Data records:
BEGIN
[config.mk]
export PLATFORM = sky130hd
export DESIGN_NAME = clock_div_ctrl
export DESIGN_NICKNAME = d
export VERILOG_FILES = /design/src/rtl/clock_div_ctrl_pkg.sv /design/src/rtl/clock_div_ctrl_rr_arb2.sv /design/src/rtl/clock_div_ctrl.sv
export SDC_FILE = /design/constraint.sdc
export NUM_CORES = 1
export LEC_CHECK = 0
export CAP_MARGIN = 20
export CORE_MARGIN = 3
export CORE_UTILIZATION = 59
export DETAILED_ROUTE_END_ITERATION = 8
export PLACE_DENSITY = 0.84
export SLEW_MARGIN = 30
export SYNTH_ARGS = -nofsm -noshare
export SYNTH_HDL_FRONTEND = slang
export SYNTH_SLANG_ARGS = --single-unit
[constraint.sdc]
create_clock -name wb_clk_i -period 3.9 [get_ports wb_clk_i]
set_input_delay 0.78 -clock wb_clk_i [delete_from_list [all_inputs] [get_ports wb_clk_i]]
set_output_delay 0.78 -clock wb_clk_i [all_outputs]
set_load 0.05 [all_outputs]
END
BEGIN
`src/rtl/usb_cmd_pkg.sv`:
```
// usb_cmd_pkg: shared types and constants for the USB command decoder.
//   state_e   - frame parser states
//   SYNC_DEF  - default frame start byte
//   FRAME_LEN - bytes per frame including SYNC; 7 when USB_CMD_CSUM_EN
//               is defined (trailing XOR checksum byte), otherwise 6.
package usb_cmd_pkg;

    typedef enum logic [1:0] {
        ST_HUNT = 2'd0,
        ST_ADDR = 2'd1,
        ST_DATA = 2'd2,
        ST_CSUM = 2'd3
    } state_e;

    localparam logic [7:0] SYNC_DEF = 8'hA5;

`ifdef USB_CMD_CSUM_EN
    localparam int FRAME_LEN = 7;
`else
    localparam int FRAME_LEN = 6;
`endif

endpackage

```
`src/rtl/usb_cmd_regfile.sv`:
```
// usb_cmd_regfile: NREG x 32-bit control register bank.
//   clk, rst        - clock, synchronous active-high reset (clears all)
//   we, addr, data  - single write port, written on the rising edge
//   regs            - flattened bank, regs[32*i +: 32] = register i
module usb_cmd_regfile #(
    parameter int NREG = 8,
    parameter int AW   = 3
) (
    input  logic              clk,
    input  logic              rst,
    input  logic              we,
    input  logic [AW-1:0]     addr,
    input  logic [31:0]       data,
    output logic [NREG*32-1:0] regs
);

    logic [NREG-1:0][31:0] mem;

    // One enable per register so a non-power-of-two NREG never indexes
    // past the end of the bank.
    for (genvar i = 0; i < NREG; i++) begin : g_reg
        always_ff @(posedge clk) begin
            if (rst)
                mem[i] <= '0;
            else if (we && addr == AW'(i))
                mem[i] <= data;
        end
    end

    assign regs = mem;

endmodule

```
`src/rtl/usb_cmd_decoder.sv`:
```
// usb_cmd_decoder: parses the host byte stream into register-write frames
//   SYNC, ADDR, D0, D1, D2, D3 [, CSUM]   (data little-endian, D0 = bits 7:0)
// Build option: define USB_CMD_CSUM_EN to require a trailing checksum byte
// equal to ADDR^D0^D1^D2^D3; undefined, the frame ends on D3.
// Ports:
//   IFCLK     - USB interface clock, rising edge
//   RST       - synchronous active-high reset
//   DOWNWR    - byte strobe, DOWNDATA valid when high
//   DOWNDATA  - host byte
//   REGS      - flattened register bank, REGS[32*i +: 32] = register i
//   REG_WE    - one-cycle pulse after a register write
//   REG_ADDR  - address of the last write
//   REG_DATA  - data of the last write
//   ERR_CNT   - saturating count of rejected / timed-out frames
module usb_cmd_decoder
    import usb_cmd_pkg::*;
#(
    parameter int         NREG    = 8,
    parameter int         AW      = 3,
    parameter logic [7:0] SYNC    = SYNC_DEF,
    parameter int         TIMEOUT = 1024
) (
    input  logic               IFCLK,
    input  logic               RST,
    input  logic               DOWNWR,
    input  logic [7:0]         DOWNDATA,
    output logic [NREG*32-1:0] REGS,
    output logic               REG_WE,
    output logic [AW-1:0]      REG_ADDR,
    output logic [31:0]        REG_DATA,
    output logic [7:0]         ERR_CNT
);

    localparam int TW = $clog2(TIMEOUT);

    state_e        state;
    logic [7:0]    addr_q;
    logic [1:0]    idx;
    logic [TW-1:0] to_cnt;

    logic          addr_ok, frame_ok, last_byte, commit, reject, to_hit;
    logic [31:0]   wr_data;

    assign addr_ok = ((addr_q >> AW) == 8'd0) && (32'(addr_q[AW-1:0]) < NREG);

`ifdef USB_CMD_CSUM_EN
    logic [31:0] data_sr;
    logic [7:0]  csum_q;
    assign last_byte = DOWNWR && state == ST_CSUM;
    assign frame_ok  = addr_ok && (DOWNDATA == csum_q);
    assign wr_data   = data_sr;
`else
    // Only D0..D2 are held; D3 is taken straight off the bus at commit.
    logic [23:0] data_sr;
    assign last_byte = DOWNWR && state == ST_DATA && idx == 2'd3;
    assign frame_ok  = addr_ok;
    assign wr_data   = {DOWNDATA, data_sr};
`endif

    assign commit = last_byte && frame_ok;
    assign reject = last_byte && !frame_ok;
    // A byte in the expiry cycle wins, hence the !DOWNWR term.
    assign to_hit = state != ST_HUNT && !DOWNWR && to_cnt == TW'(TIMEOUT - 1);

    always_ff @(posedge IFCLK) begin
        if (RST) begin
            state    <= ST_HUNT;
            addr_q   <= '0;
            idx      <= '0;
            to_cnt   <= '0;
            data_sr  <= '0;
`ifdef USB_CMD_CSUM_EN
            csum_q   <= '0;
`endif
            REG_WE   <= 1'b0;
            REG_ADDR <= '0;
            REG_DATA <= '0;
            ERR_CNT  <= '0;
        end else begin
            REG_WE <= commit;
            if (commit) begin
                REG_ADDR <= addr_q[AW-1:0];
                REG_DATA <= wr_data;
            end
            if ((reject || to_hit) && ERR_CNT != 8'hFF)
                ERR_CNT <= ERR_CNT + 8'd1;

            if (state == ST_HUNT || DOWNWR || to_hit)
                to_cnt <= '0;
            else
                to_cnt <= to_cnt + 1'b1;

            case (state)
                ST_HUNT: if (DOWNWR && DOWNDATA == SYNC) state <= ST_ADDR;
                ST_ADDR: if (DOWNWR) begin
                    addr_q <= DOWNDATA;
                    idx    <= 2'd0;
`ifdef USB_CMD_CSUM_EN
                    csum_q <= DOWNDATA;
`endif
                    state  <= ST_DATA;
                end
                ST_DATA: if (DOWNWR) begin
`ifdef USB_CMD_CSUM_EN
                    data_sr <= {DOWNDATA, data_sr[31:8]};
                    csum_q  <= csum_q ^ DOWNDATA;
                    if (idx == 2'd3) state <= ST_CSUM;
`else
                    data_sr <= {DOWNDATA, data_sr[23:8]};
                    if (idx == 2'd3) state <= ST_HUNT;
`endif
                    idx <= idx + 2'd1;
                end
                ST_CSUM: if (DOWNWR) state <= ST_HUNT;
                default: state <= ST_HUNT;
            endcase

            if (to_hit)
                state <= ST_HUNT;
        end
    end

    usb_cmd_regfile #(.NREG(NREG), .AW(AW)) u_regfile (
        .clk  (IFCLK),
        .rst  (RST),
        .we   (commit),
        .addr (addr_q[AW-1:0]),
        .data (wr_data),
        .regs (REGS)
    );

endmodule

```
END
(WHAT THE TASK REQUIRES) "single" is the string to look for; please copy every line of the records above where it appears.

(REPLY TO THE TASK)
export SYNTH_SLANG_ARGS = --single-unit
//   we, addr, data  - single write port, written on the rising edge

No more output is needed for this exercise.